Abramo levò le tende, dirigendosi nel Negheb, e si stabilì tra Kades e Sur; poi soggiornò come straniero a Gerar.

2

Siccome Abramo aveva detto della moglie Sara: "E` mia sorella", Abimelech, re di Gerar, mandò a prendere Sara.

3

Ma Dio venne da Abimelech di notte, in sogno, e gli disse: "Ecco stai per morire a causa della donna che tu hai presa; essa appartiene a suo marito".

4

Abimelech, che non si era ancora accostato a lei, disse: "Mio Signore, vuoi far morire anche la gente innocente?

5

Non mi ha forse detto: E` mia sorella? E anche lei ha detto: E` mio fratello. Con retta coscienza e mani innocenti ho fatto questo".

6

Gli rispose Dio nel sogno: "Anch`io so che con retta coscienza hai fatto questo e ti ho anche impedito di peccare contro di me: perciò non ho permesso che tu la toccassi.

7

Ora restituisci la donna di quest`uomo: egli è un profeta: preghi egli per te e tu vivrai. Ma se tu non la restituisci, sappi che sarai degno di morte con tutti i tuoi".

8

Allora Abimelech si alzò di mattina presto e chiamò tutti i suoi servi, ai quali riferì tutte queste cose, e quegli uomini si impaurirono molto.

9

Poi Abimelech chiamò Abramo e gli disse: "Che ci hai fatto? E che colpa ho commesso contro di te, perché tu abbia esposto me e il mio regno ad un peccato tanto grande?

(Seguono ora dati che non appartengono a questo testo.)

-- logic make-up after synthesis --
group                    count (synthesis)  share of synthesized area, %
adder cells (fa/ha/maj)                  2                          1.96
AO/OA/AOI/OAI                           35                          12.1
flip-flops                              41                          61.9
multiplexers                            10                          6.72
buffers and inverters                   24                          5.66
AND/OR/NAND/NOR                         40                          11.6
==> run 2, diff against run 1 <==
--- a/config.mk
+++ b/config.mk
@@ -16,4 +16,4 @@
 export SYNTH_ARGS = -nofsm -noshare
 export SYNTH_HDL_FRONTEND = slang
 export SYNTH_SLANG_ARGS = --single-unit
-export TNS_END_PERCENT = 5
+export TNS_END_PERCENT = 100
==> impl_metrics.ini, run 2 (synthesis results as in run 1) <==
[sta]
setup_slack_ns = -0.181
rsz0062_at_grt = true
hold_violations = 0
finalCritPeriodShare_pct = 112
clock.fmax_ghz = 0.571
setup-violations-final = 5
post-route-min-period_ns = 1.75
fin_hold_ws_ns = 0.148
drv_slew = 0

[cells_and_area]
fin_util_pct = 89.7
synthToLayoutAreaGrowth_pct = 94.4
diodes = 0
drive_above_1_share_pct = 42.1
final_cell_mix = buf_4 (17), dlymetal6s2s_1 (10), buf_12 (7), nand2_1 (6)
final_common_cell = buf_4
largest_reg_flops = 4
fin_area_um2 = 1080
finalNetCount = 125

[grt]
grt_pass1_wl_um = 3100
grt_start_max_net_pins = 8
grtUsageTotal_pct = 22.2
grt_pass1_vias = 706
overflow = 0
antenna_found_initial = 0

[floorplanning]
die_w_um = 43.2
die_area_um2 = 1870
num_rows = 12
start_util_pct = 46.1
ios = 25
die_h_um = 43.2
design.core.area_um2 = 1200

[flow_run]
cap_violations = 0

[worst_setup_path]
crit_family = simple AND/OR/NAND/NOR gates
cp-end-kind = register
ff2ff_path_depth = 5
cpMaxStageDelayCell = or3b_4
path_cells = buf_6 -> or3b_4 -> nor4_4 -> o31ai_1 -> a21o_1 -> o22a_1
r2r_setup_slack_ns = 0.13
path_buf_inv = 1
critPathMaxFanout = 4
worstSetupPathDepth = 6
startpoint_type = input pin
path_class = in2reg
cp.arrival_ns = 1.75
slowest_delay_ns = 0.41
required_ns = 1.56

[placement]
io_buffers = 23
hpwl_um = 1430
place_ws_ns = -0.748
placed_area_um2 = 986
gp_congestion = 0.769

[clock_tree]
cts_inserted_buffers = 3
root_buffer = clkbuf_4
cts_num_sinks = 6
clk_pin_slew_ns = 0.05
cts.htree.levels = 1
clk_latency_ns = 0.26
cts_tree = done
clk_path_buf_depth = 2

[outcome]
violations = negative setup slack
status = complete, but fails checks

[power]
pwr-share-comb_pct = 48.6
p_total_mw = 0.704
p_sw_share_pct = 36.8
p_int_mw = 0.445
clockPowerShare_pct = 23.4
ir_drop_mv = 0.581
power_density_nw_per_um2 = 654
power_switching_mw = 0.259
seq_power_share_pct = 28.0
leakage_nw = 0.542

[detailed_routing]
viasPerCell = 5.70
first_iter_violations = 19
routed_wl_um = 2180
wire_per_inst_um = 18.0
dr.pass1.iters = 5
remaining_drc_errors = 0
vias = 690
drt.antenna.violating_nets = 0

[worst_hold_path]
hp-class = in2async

Tu hai fatto a mio riguardo azioni che non si fanno".

10

Poi Abimelech disse ad Abramo: "A che miravi agendo in tal modo?".

11

Rispose Abramo: "Io mi sono detto: certo non vi sarà timor di Dio in questo luogo e mi uccideranno a causa di mia moglie.

12

Inoltre essa è veramente mia sorella, figlia di mio padre, ma non figlia di mia madre, ed è divenuta mia moglie.

13

Quando Dio mi ha fatto errare lungi dalla casa di mio padre, io le dissi: Questo è il favore che tu mi farai: in ogni luogo dove noi arriveremo dirai di me: è mio fratello".

14

Allora Abimelech prese greggi e armenti, schiavi e schiave, li diede ad Abramo e gli restituì la moglie Sara.

15

Inoltre Abimelech disse: "Ecco davanti a te il mio territorio: và ad abitare dove ti piace!".

16

A Sara disse: "Ecco, ho dato mille pezzi d`argento a tuo fratello: sarà per te come un risarcimento di fronte a quanti sono con te. Così tu sei in tutto riabilitata".

17

Abramo pregò Dio e Dio guarì Abimelech, sua moglie e le sue serve, sì che poterono ancora partorire.

18

Perché il Signore aveva reso sterili tutte le donne della casa di Abimelech, per il fatto di Sara, moglie di Abramo.